= Howard Rubenstein (physician) =

American physician, playwright, and translator (1931–2020)

Howard S. Rubenstein (1931 – September 20, 2020) was an American physician, playwright and translator of classical Greek drama.

==Life and works==
Rubenstein was born in 1931 in Chicago and attended Lake View High School. He was a magna cum laude graduate of Carleton College, where he was elected to Phi Beta Kappa and Sigma Xi and won the Noyes Prize for excellence in ancient Greek studies. He received his MD degree from Harvard Medical School in 1957 and was a physician for over 40 years, most of them at Harvard University. For several years, he was a medical consultant for the State of California.

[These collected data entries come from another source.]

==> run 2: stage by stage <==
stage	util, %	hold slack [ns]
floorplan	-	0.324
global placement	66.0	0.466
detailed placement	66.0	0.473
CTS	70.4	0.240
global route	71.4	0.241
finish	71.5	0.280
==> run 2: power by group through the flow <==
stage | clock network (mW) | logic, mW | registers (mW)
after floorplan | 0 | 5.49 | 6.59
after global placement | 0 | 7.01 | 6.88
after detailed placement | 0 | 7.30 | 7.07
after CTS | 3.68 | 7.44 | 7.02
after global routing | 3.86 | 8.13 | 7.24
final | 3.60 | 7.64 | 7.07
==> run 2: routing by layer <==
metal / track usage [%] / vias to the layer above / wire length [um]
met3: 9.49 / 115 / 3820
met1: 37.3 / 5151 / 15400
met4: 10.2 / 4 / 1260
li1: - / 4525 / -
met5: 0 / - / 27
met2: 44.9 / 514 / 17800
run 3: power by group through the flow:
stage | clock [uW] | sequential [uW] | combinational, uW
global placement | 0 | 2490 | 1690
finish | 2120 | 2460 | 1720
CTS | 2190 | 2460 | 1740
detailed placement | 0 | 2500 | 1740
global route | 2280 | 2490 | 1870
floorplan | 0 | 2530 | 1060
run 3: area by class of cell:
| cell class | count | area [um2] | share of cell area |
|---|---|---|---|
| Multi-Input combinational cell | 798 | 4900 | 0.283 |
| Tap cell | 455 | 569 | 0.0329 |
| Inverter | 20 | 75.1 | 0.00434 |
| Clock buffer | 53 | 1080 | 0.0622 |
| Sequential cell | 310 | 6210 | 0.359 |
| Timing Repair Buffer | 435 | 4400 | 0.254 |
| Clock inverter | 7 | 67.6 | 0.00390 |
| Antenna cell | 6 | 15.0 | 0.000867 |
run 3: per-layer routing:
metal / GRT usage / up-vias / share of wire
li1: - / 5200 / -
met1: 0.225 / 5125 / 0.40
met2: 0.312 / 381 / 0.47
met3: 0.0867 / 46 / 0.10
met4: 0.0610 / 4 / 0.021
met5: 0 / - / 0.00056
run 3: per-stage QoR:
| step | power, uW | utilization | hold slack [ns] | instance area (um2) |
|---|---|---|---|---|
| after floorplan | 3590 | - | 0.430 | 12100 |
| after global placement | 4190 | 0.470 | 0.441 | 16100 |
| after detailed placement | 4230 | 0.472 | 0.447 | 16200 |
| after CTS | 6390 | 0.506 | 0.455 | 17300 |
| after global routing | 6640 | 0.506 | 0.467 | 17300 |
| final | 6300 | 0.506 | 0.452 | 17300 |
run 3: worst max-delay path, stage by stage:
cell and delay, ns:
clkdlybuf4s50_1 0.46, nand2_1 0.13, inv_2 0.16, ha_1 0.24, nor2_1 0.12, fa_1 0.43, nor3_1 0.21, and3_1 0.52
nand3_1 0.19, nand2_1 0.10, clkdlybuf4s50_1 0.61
`config.mk`:
```
export PLATFORM = sky130hd
export DESIGN_NAME = ccd_phase_monitor
export DESIGN_NICKNAME = d
export VERILOG_FILES = /design/src/rtl/ccd_phase_monitor_pkg.sv /design/src/rtl/ccd_quartet_decoder.sv /design/src/rtl/ccd_phase_monitor.sv
export SDC_FILE = /design/constraint.sdc
export NUM_CORES = 1
export LEC_CHECK = 0
export BUFFER_PORTS_ARGS = -buffer_cell sky130_fd_sc_hd__clkbuf_2
export CAP_MARGIN = 20
export CORE_MARGIN = 4
export CORE_UTILIZATION = 40
export CTS_CLUSTER_SIZE = 30
export DETAILED_ROUTE_END_ITERATION = 16
export GPL_TIMING_DRIVEN = 0
export HOLD_SLACK_MARGIN = 0.05
export SETUP_SLACK_MARGIN = 0.1
export SYNTH_ARGS = -nofsm -noshare
export SYNTH_HDL_FRONTEND = slang
export SYNTH_HIERARCHICAL = 1
export SYNTH_SLANG_ARGS = --single-unit
```
`constraint.sdc`:
```
create_clock -name i_clk -period 2.83 [get_ports i_clk]
set_input_delay 0.1415 -clock i_clk [delete_from_list [all_inputs] [get_ports i_clk]]
set_output_delay 0.1415 -clock i_clk [all_outputs]
set_load 0.03 [all_outputs]
```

After retiring from the practice of medicine, he lived with his wife Judy in San Diego, where he wrote.

He published translations of Agamemnon by Aeschylus and The Trojan Women by Euripides. His translations were praised by the classical scholars P. E. Easterling and Oliver Taplin. The production of his adaptation of The Trojan Women won more Billie Awards (San Diego Playbill) than any other play of the 2000-1 San Diego theater season.

He also published stage adaptations of Jean Racine's Britannicus and the 20th century Yiddish dramatic poem, The Golem, by H. Leivick.

He wrote an historical comic tragedy Tony and Cleo and "Maccabee" an epic poem in free verse based upon the books of Maccabees.

He also wrote SHILOH: A Narrative Play, The Defiant Soul, and Romance of the Western Chamber—a Musical (Book and Lyrics) with Music by Max Lee, based on the classic Chinese comedy XI Xiang Ji; World Premiere in Rubenstein's English (with Mandarin supertitles), Dongpo Theatre, Hangzhou, China 2011; Western Premiere, TADA! Theater, off-off Broadway, 2017; west coast USA premiere, Poway Center for the Performing Arts, San Diego, January 2023.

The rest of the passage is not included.